Ascendiant is lowering its price target from $12 to $8 after channel checks came up showing uninspiring consumer demand for the new LeapPad 2 Power and LeapPad Ultra. It's not always smart to get in the way of Wall Street pros when they put their ear to the ground, but are we really going to judge LeapFrog's success on new products when we're still six weeks away from the start of the holiday shopping season?
Now, Asendiant isn't even the first firm to place LeapFrog on the naughty list this season. BMO Capital Markets downgraded the stock last month -- going from outperform to market perform and slashing its price target from $15 to $10 -- after a hands-on test of the $149 LeapPad Ultra came across a few glitches. That downgrade seemed shortsighted, since a quick check on Amazon.com's website shows that early customer reviews are in line with the first two generations of the LeapPad product line, combining a vetted tablet experience with LeapFrog's award-winning learning games.

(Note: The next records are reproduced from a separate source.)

--- src/rtl/serial_adder_fsm.sv ---
// Bit-serial LSB-first adder: {cout,sum} = a + b + cin over WIDTH cycles using one
// full-adder cell, a registered carry and a start/busy/done handshake.
module serial_adder_fsm #(
    parameter int WIDTH = 8
) (
    input  logic             clk,
    input  logic             rst,
    input  logic             start,
    input  logic [WIDTH-1:0] a,
    input  logic [WIDTH-1:0] b,
    input  logic             cin,
    output logic             busy,
    output logic             done,
    output logic [WIDTH-1:0] sum,
    output logic             cout
);

    localparam int CW = (WIDTH > 1) ? $clog2(WIDTH) : 1;

    localparam logic [1:0] IDLE  = 2'd0;
    localparam logic [1:0] SHIFT = 2'd1;
    localparam logic [1:0] DONE  = 2'd2;

    logic [1:0]       state;
    logic [WIDTH-1:0] sha;
    logic [WIDTH-1:0] shb;
    logic [WIDTH-1:0] res;
    logic             carry;
    logic [CW-1:0]    cnt;

    logic             bit_s;
    logic             carry_nxt;
    logic [WIDTH-1:0] res_nxt;
    logic             last_bit;

    always_comb begin
        bit_s     = sha[0] ^ shb[0] ^ carry;
        carry_nxt = (sha[0] & shb[0]) | (carry & (sha[0] ^ shb[0]));
        res_nxt   = {bit_s, res[WIDTH-1:1]};
        last_bit  = (cnt == CW'(WIDTH - 1));
    end

    always_ff @(posedge clk) begin
        if (rst) begin
            state <= IDLE;
            sha   <= '0;
            shb   <= '0;
            res   <= '0;
            carry <= 1'b0;
            cnt   <= '0;
            sum   <= '0;
            cout  <= 1'b0;
        end else begin
            case (state)
                IDLE: begin
                    if (start) begin
                        sha   <= a;
                        shb   <= b;
                        carry <= cin;
                        cnt   <= '0;
                        state <= SHIFT;
                    end
                end
                SHIFT: begin
                    res   <= res_nxt;
                    sha   <= sha >> 1;
                    shb   <= shb >> 1;
                    carry <= carry_nxt;
                    cnt   <= cnt + CW'(1);
                    // The final bit is folded into sum on the same edge that enters DONE.
                    if (last_bit) begin
                        sum   <= res_nxt;
                        cout  <= carry_nxt;
                        state <= DONE;
                    end
                end
                DONE: begin
                    state <= IDLE;
                end
                default: begin
                    state <= IDLE;
                end
            endcase
        end
    end

    always_comb begin
        busy = (state != IDLE);
        done = (state == DONE);
    end

endmodule

--- config.mk ---
export PLATFORM = sky130hd
export DESIGN_NAME = serial_adder_fsm
export DESIGN_NICKNAME = d
export VERILOG_FILES = /design/src/rtl/serial_adder_fsm.sv
export SDC_FILE = /design/constraint.sdc
export NUM_CORES = 1
export LEC_CHECK = 0
export BUFFER_PORTS_ARGS = -buffer_cell sky130_fd_sc_hd__buf_4
export CAP_MARGIN = 5
export CORE_UTILIZATION = 55
export CTS_CLUSTER_SIZE = 40
export DETAILED_ROUTE_END_ITERATION = 8
export PLACE_DENSITY = 0.91
export SLEW_MARGIN = 5
export SYNTH_ARGS = -nofsm -noshare
export SYNTH_HDL_FRONTEND = slang
export SYNTH_SLANG_ARGS = --single-unit
--- constraint.sdc ---
create_clock -name clk -period 2.6 [get_ports clk]
set_input_delay 0.52 -clock clk [delete_from_list [all_inputs] [get_ports clk]]
set_output_delay 0.52 -clock clk [all_outputs]
set_load 0.05 [all_outputs]
==> reports/metrics.cfg, run 1 <==
[timing]
hold_viol=0
drv_slew=0
fmax_mhz=565
fin_crit_ps=1770
finalCritPeriodShare=0.680
clock_skew_ps=11.1
rsz0062_at_grt=false
tightest_slew_ps=859
whs_ps=419
finalSetupViolations=0
setup-tns-final_ps=0
slew_headroom=0.426

[clock_tree]
post-cts-setup-buffers=0
clkTransAtPathRegs_ps=90
hold_buffers=0
cts_max_level=2
clk-insertion-delay-late_ps=340
cts_resized=0
cts_buffers=5
cts_tree=built
clk_root_buffer_cell=clkbuf_4
clock_path_buffers=2
cts_sinks=38

[worst_setup_path]
slowest_delay_ps=520
ff2ff_setup_slack_ps=900
r2r-start=state[0]$_SDFFE_PP0P_
regToRegEndpoint=shb[1]$_SDFFE_PP0P_
worst-path-buf-inv=1
worstSetupEndpointType=primary output
path_cells=nor2b_1, buf_4
cpMaxStageDelayCell=dfxtp_1
worstSetupPathType=register to primary output
cp_data_arrival_time_ps=1250
path_max_fanout=9
crit_required_ps=2080
start_kind=register
rr_worst_depth=3
cpLargestDelayFamily=flip-flops

[synthesis]
netlist_area_mm2=0.00162
syn_avg_cell_area_um2=9.39
synth_adder_area_share=0.0279
synth_top_family_by_area=compound AO/OA/AOI/OAI gates
synth.net_count=195
muxShareOfSynthArea=0.0124
synth_compound_area_frac=0.249
synthSimpleGateAreaFrac=0.138
yosysWarnings=0
syn_inst=172
synthXorXnorAreaFrac=0
ys_seq_area_frac=0.471
yosysUniqueCellTypes=27
ys_ff_latch=38

[route]
wl_per_cell_um=13.3
final_antenna_net_count=0
drc_errors=0
vias=1259
post_drt_via_cell_ratio=5.55
drt-total-wl_mm=3.03
drt-initial-drc-count=25
drt_first_pass_iters=4

[global_route]
grt_usage=0.218
grt_pass1_vias=1270
grt_max_degree=39
grt_pass1_wl_mm=5.20
antenna_found_initial=0
grt-ovfl-total=0

[placement]
place_hpwl_mm=2.08
io_buffer_count=30
gp_congestion=0.757
postPlaceCellArea_mm2=0.00178

[finish]
final_cell_mix=dfxtp_1 (38), buf_4 (30), nand2_1 (23), a21oi_1 (20), inv_1 (17)
fin_nets=219
synthToLayoutAreaGrowth_pct=12.9
diodes=0
final_common_cell=dfxtp_1
stdcell_area_mm2=0.00182
drive_above_1_share=0.281

[floorplan]
core.rowCount=19
die_height_um=56.2
fp.dieW_um=56.2
core_area_mm2=0.00276
initial_core_util=0.586
dieArea_mm2=0.00316
io-pin-count=31

[power]
power.leakage_uw=0.000715
ir_drop_mv=0.422
power_uw=1040
power.switching_uw=265
p_comb_frac=0.126
intPower_uw=772
clock_power_share=0.268
p_seq_frac=0.606
power_density_mw_per_mm2=569
p_sw_frac=0.256

[hold_path]
hold_depth=3
hold_class=input pin to register
hold_path_startpoint=b[7]
timing.hold.worst_endpoint=shb[7]$_SDFFE_PP0P_

[status]
status=finished clean

[run]
drv_cap=0

stage by stage:
stage | setup WS (ps) | utilization | std cells
after floorplan | 915 | - | 172
after global placement | 970 | 0.645 | 220
after detailed placement | 906 | 0.645 | 220
after CTS | 815 | 0.662 | 227
after global routing | 704 | 0.662 | 227
final | 831 | 0.662 | 227
synth_stat cells:
library cell / instances / share of area
nor3_1: 1 / 0.0031
nand2b_1: 1 / 0.0039
nand2_2: 1 / 0.0039
buf_2: 4 / 0.012
o221a_1: 10 / 0.070
inv_1: 17 / 0.040
dfxtp_1: 38 / 0.47
buf_4: 2 / 0.0093
ha_1: 2 / 0.015
buf_6: 3 / 0.021
nand3_1: 9 / 0.028
a21oi_1: 20 / 0.062
o21bai_1: 1 / 0.0046
a22oi_1: 4 / 0.019
nor2_1: 7 / 0.016
nor2b_1: 1 / 0.0039
nand2_1: 23 / 0.053
a21oi_2: 11 / 0.060
clkbuf_1: 3 / 0.0070
o221a_2: 5 / 0.035
nor2b_4: 1 / 0.0085
buf_12: 1 / 0.012
nor3b_1: 1 / 0.0046
mux2i_1: 2 / 0.012
nand3b_1: 1 / 0.0046
nor2_2: 2 / 0.0077
fa_1: 1 / 0.012
flip-flops by register name (all words and copies together) (netlist names):
register  cells
res           7
sha           8
state         2
sum           8
carry         1
cnt           3
shb           8
cout          1
--- src/rtl/sdrc_bank_req_fifo.sv ---
// In-order chunk queue, request generator -> bank FSMs; show-ahead, 1-cycle latency, full holds off b2r_ack.
// Optional `SDRC_REQ_FIFO_BYPASS_EN: an empty queue passes a chunk straight through when q_ready is high.
`ifndef SDR_REQ_ID_W
`define SDR_REQ_ID_W 4
`endif
`ifndef REQ_BW
`define REQ_BW 7
`endif

module sdrc_bank_req_fifo #(
   parameter int DEPTH      = 4,
   parameter int AFULL_ROOM = 2
) (
   input  logic                     clk,
   input  logic                     reset,
   input  logic                     r2b_req,
   input  logic [`SDR_REQ_ID_W-1:0] r2b_req_id,
   input  logic                     r2b_start,
   input  logic                     r2b_last,
   input  logic                     r2b_wrap,
   input  logic [1:0]               r2b_ba,
   input  logic [12:0]              r2b_raddr,
   input  logic [12:0]              r2b_caddr,
   input  logic [`REQ_BW-1:0]       r2b_len,
   input  logic                     r2b_write,
   output logic                     b2r_ack,
   output logic                     b2r_arb_ok,
   output logic                     q_valid,
   input  logic                     q_ready,
   output logic [`SDR_REQ_ID_W-1:0] q_req_id,
   output logic                     q_start,
   output logic                     q_last,
   output logic                     q_wrap,
   output logic [1:0]               q_ba,
   output logic [12:0]              q_raddr,
   output logic [12:0]              q_caddr,
   output logic [`REQ_BW-1:0]       q_len,
   output logic                     q_write,
   output logic [$clog2(DEPTH):0]   fifo_level
);

   localparam int AW = $clog2(DEPTH);
   localparam logic [AW:0] DEPTH_C = DEPTH[AW:0];
   localparam logic [AW:0] ROOM_C  = AFULL_ROOM[AW:0];

   typedef struct packed {
      logic [`SDR_REQ_ID_W-1:0] req_id;
      logic                     start;
      logic                     last;
      logic                     wrap;
      logic [1:0]               ba;
      logic [12:0]              raddr;
      logic [12:0]              caddr;
      logic [`REQ_BW-1:0]       len;
      logic                     write;
   } entry_t;

   entry_t        mem [DEPTH];
   entry_t        in_ent;
   entry_t        head;
   logic [AW-1:0] wp;
   logic [AW-1:0] rp;
   logic [AW:0]   cnt;
   logic          full;
   logic          empty;
   logic          push;
   logic          pop;
   logic          byp;

   assign in_ent = {r2b_req_id, r2b_start, r2b_last, r2b_wrap, r2b_ba,
                    r2b_raddr, r2b_caddr, r2b_len, r2b_write};
   assign full   = (cnt == DEPTH_C);
   assign empty  = (cnt == '0);

`ifdef SDRC_REQ_FIFO_BYPASS_EN
   assign byp = empty & r2b_req & q_ready & ~reset;
`else
   assign byp = 1'b0;
`endif

   // Full blocks the push regardless of a same-cycle pop: no q_ready -> b2r_ack path.
   assign b2r_ack    = r2b_req & ~full & ~reset;
   assign push       = b2r_ack & ~byp;
   assign pop        = ~empty & q_ready;
   assign q_valid    = ~empty | byp;
   assign head       = byp ? in_ent : mem[rp];
   assign fifo_level = cnt;
   assign b2r_arb_ok = (DEPTH_C - cnt) >= ROOM_C;

   assign {q_req_id, q_start, q_last, q_wrap, q_ba,
           q_raddr, q_caddr, q_len, q_write} = head;

   always_ff @(posedge clk) begin
      if (reset) begin
         wp  <= '0;
         rp  <= '0;
         cnt <= '0;
      end else begin
         if (push) wp <= wp + 1'b1;
         if (pop)  rp <= rp + 1'b1;
         case ({push, pop})
            2'b10:   cnt <= cnt + 1'b1;
            2'b01:   cnt <= cnt - 1'b1;
            default: cnt <= cnt;
         endcase
      end
   end

   always_ff @(posedge clk) begin
      if (push) mem[wp] <= in_ent;
   end

endmodule
--- config.mk ---
export PLATFORM = sky130hd
export DESIGN_NAME = sdrc_bank_req_fifo
export DESIGN_NICKNAME = d
export VERILOG_FILES = /design/src/rtl/sdrc_bank_req_fifo.sv
export SDC_FILE = /design/constraint.sdc
export NUM_CORES = 1
export LEC_CHECK = 0
export BUFFER_PORTS_ARGS = -buffer_cell sky130_fd_sc_hd__buf_2
export CORE_MARGIN = 1
export CORE_UTILIZATION = 61
export DETAILED_ROUTE_END_ITERATION = 16
export GPL_TIMING_DRIVEN = 0
export PLACE_DENSITY_LB_ADDON = 0.3
export REMOVE_ABC_BUFFERS = 1
export SYNTH_ARGS = -nofsm -noshare
export SYNTH_HDL_FRONTEND = slang
export SYNTH_SLANG_ARGS = --single-unit
--- constraint.sdc ---
create_clock -name clk -period 5.1 [get_ports clk]
set_input_delay 0.51 -clock clk [delete_from_list [all_inputs] [get_ports clk]]
set_output_delay 0.51 -clock clk [all_outputs]
set_load 0.01 [all_outputs]
==> flow_summary.ini, run 1 <==
[routing]
drc = 0
wl_per_cell_um = 19.9
first_pass_iters = 4
route.vias.total = 3071
wl_um = 10800
ant_nets = 0
drt-initial-drc-count = 146
detail_route.vias_per_cell = 5.67

[power]
ir_drop_uv = 340
leakagePower_nw = 2.69
p_per_area_mw_per_mm2 = 460

[place]
hpwl_um = 6750
pre_cts_ws_ns = 2.48
numPortBuffers = 95
globalplace.congestion = 0.673

[worst_setup_path]
rr_endpoint = mem[1][17]
cp.required_ns = 4.59
start_kind = flip-flop
cp_cell_sequence = mux4_1 -> buf_2
path_max_fanout = 43
rr_startpoint = fifo_level[0]
reg2reg_depth = 7
crit_slowest_cell = dfxtp_4
reg2reg_slack_ns = 2.48
slowest_delay_ns = 0.92
arrival_ns = 2.28
crit_path_end_kind = output port
worstSetupPathType = flip-flop to output port

[sta]
fin_crit_sh = 0.547
worst_slack_ns = 2.31
fin_tns_setup_ns = 0
rsz0062_at_grt = false
period_needed_ns = 2.79
relSlewSlack = 0.425
setup_violations = 0
fmax_ghz = 0.358
fin_skew_ns = 0.00819
slew_viol_final = 0
worstMarginPinSlew_ns = 0.863
timing.final.hold_violations = 0

[synth]
yosys_register_bits = 181
syn_avg_cell_area_um2 = 24.1
synth_area_mm2 = 0.00678
ys_types = 25
synth_warnings = 0
synth_seq_area_share = 0.789
syn_inst = 281

[global_route]
grt_usage = 0.211
antenna_found_initial = 0
grt_pass1_wl_um = 17000
grt_max_degree = 44
grt_overflow = 0
grt_pass1_vias = 3169

[status]
status = complete, no violations

[final_layout]
drive_gt1_frac = 0.433
post-route-util = 0.731
final_nets = 446
antenna_cells = 0
area_growth_pct = 17.0

[flow_run]
maxCapViolations = 0

[clock_network]
clock_latency_ns = 0.53
ctsResizeCount = 0
holdBufCountCts = 0
htree_num_levels = 4
post_cts_buffers = 0
path_clk_slew_ns = 0.07
cts_buffers = 17
clock_path_buffers = 2
cts_root_buffer = clkbuf_8
tritoncts = yes
clkSinkCount = 181

[die]
ioPinCount = 96
coreArea_mm2 = 0.0108
rows = 38
initial_core_util = 0.625
die_width_um = 107
dieArea_mm2 = 0.0115
dieHeight_um = 107

[min_path]
hold_start = r2b_caddr[1]
min_delay_path_depth = 1
hold_class = primary input to flip-flop
hold_end = mem[1][9]
==> cell usage after synthesis <==
| library cell | instances | area (µm²) |
|---|---|---|
| edfxtp_1 | 172 | 5160 |
| xor2_1 | 3 | 26.3 |
| ha_1 | 9 | 113 |
| o21ai_0 | 1 | 5.00 |
| and3b_1 | 1 | 8.76 |
| mux2i_1 | 1 | 10.0 |
| or3_1 | 1 | 6.26 |
| nand2_1 | 1 | 3.75 |
| buf_2 | 4 | 20.0 |
| xnor2_1 | 2 | 17.5 |
| mux4_2 | 40 | 901 |
| mux4_1 | 3 | 78.8 |
| nor2_1 | 9 | 33.8 |
| nor2b_1 | 2 | 12.5 |
| clkbuf_2 | 1 | 5.00 |
| buf_12 | 4 | 80.1 |
| inv_1 | 8 | 30.0 |
| and2b_1 | 1 | 7.51 |
| fa_1 | 1 | 20.0 |
| a21oi_1 | 2 | 10.0 |
| dfxtp_1 | 9 | 180 |
| nand3b_1 | 1 | 7.51 |
| clkbuf_1 | 1 | 3.75 |
| buf_6 | 1 | 11.3 |
| and2_1 | 3 | 18.8 |
==> per-stage QoR <==
step                instances  power, mW  instance area [µm²]  hold WS (ns)
finish                    542       3.65                 7930         0.190
detailed placement        510       2.59                 7420         0.516
global route              542       3.81                 7930         0.173
global placement          505       2.59                 7310         0.506
floorplan                 270       2.32                 6660         0.485
CTS                       542       3.69                 7930         0.161
==> how the worst max path moves through the flow <==
stage,from,end,slack [ns],cells after the start
after detailed placement,fifo_level[0],mem[2][19],2.48,7
after floorplan,flip-flop,q_ba[0],1.98,1
after global placement,flip-flop,q_raddr[12],1.10,2
after global routing,flip-flop,q_raddr[12],2.14,2
after CTS,flip-flop,q_raddr[12],2.21,2
final,flip-flop,q_raddr[12],2.31,2
==> cell families after synthesis <==
group | synth area share
AO/OA/AOI/OAI | 0.00222
multiplexers | 0.146
flip-flops | 0.789
XOR/XNOR | 0.00646
adder cells (fa/ha/maj) | 0.0196
buffers and inverters | 0.0222
AND/OR/NAND/NOR | 0.0146
==> layer usage <==
layer | GRT usage | wire, µm
met1 | 0.267 | 4510
met2 | 0.343 | 5560
met3 | 0.0623 | 514
met4 | 0.0890 | 211
met5 | 0 | 0
==> power by group <==
group	switching [mW]	leakage, nW	internal [mW]
clock	0.509	0.239	0.594
sequential	0.122	1.64	1.73
combinational	0.307	0.812	0.387
total	0.938	2.69	2.71
==> layout by cell type (no fill, tap or decap), types with 2 or more instances in the layout <==
master,count
clkinv_1,2
buf_2,95
clkinv_2,3
inv_1,8
dfxtp_1,7
xor2_1,3
mux4_2,40
clkbuf_1,2
a21oi_1,2
clkbuf_16,16
mux4_1,3
buf_12,5
edfxtp_1,172
and2_2,3
ha_1,9
nor2b_1,2
clkinvlp_4,4
xnor2_1,2
nor2_1,9
clkinv_4,4
==> critical path: cells and delay by family (launching register included) <==
kind | cells | cell delay (ns)
buffers and inverters | 1 | 0.16
muxes | 1 | 0.66
DFF | 1 | 0.92
==> flip-flops by register name, summed over array words and instances, names as in the netlist, named ones only <==
register,cells
fifo_level,3
rp,2
wp,2
mem,172
==> final cells by class <==
type,instances,area [µm²]
flip-flops and latches,181,5350
fillers,660,2920
multi-input cells,81,1280
repair buffers,100,576
clock buffers,19,422
well taps,140,175
clock inverters,13,87.6
inverters,8,30.0
(Power assumes the default switching activity.)
==> run 2: changes to the inputs <==
- CORE_UTILIZATION: 61 -> 51
- clock period: 5.1 -> 2.35 ns (I/O delays scaled with it)
==> run 2 against run 1 <==
Effect of this change: sequential power grew 110%; global-route usage decreased by 2.7 points; largest power group unchanged; power grew 130%; cell count rose by 7.6%; sequential cell count did not move; non-clock buffer count up 10; core utilization is 9.0 points lower; die area rose by 19%; clock power is 150% higher; setup slack worse by 2.2 ns; largest cell class unchanged; highest routed layer unchanged; combinational power rose to 2.7 times the previous value; clock skew grew 0.00080 ns.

Ascendiant's somber note today taps into lackluster initial sales, but isn't it still too soon? After all, in recent weeks the improved LeapPad Ultra is getting noted in several influential lists of the upcoming holiday shopping season's hottest playthings. If you don't think parents pay attention to Dr. Toy's "10 Best Technology 2013" countdown or Toys R Us' "Fabulous 15" or The Toy Insider's "Hot 20" lists, you're underestimating how much more likely parents of young children are to lean on a seasoned toy critic rather than a disappointed analyst.
This will be a challenging season for LeapFrog. Amazon.com's (NASDAQ: AMZN ) recent move to slash the price of its Kindle Fire to $139 -- cheaper than the Ultra -- may cost it some customers. Tablets continue to get cheaper. We also can't dismiss the appeal of Amazon's FreeTime Unlimited, the online retailer's subscription-based Kindle Fire service for kids.
However, we can't immediately dismiss LeapFrog's own advantages. Any company can get disrupted, and with cheap Chromebooks and even cheaper Android tablets there are many parents who no longer fret about letting their kids play with grownup gadgetry. However, it's not just about cheap hardware. A potential player in this market can't just stumble into LF's learning software, which adapts to usage, build up the online connection with parents via Learning Path, and ink the deals creating the treasure trove of kid-friendly licenses overnight. They can always buy LeapFrog instead. A potential buyout, ideally at a premium, isn't reason alone to own any company, but it's a testament to a moat that is stronger than naysayers give it credit for.
LeapFrog may be slipping in popularity on Wall Street, but now we get to see if parents of young children and their kids feel the same way.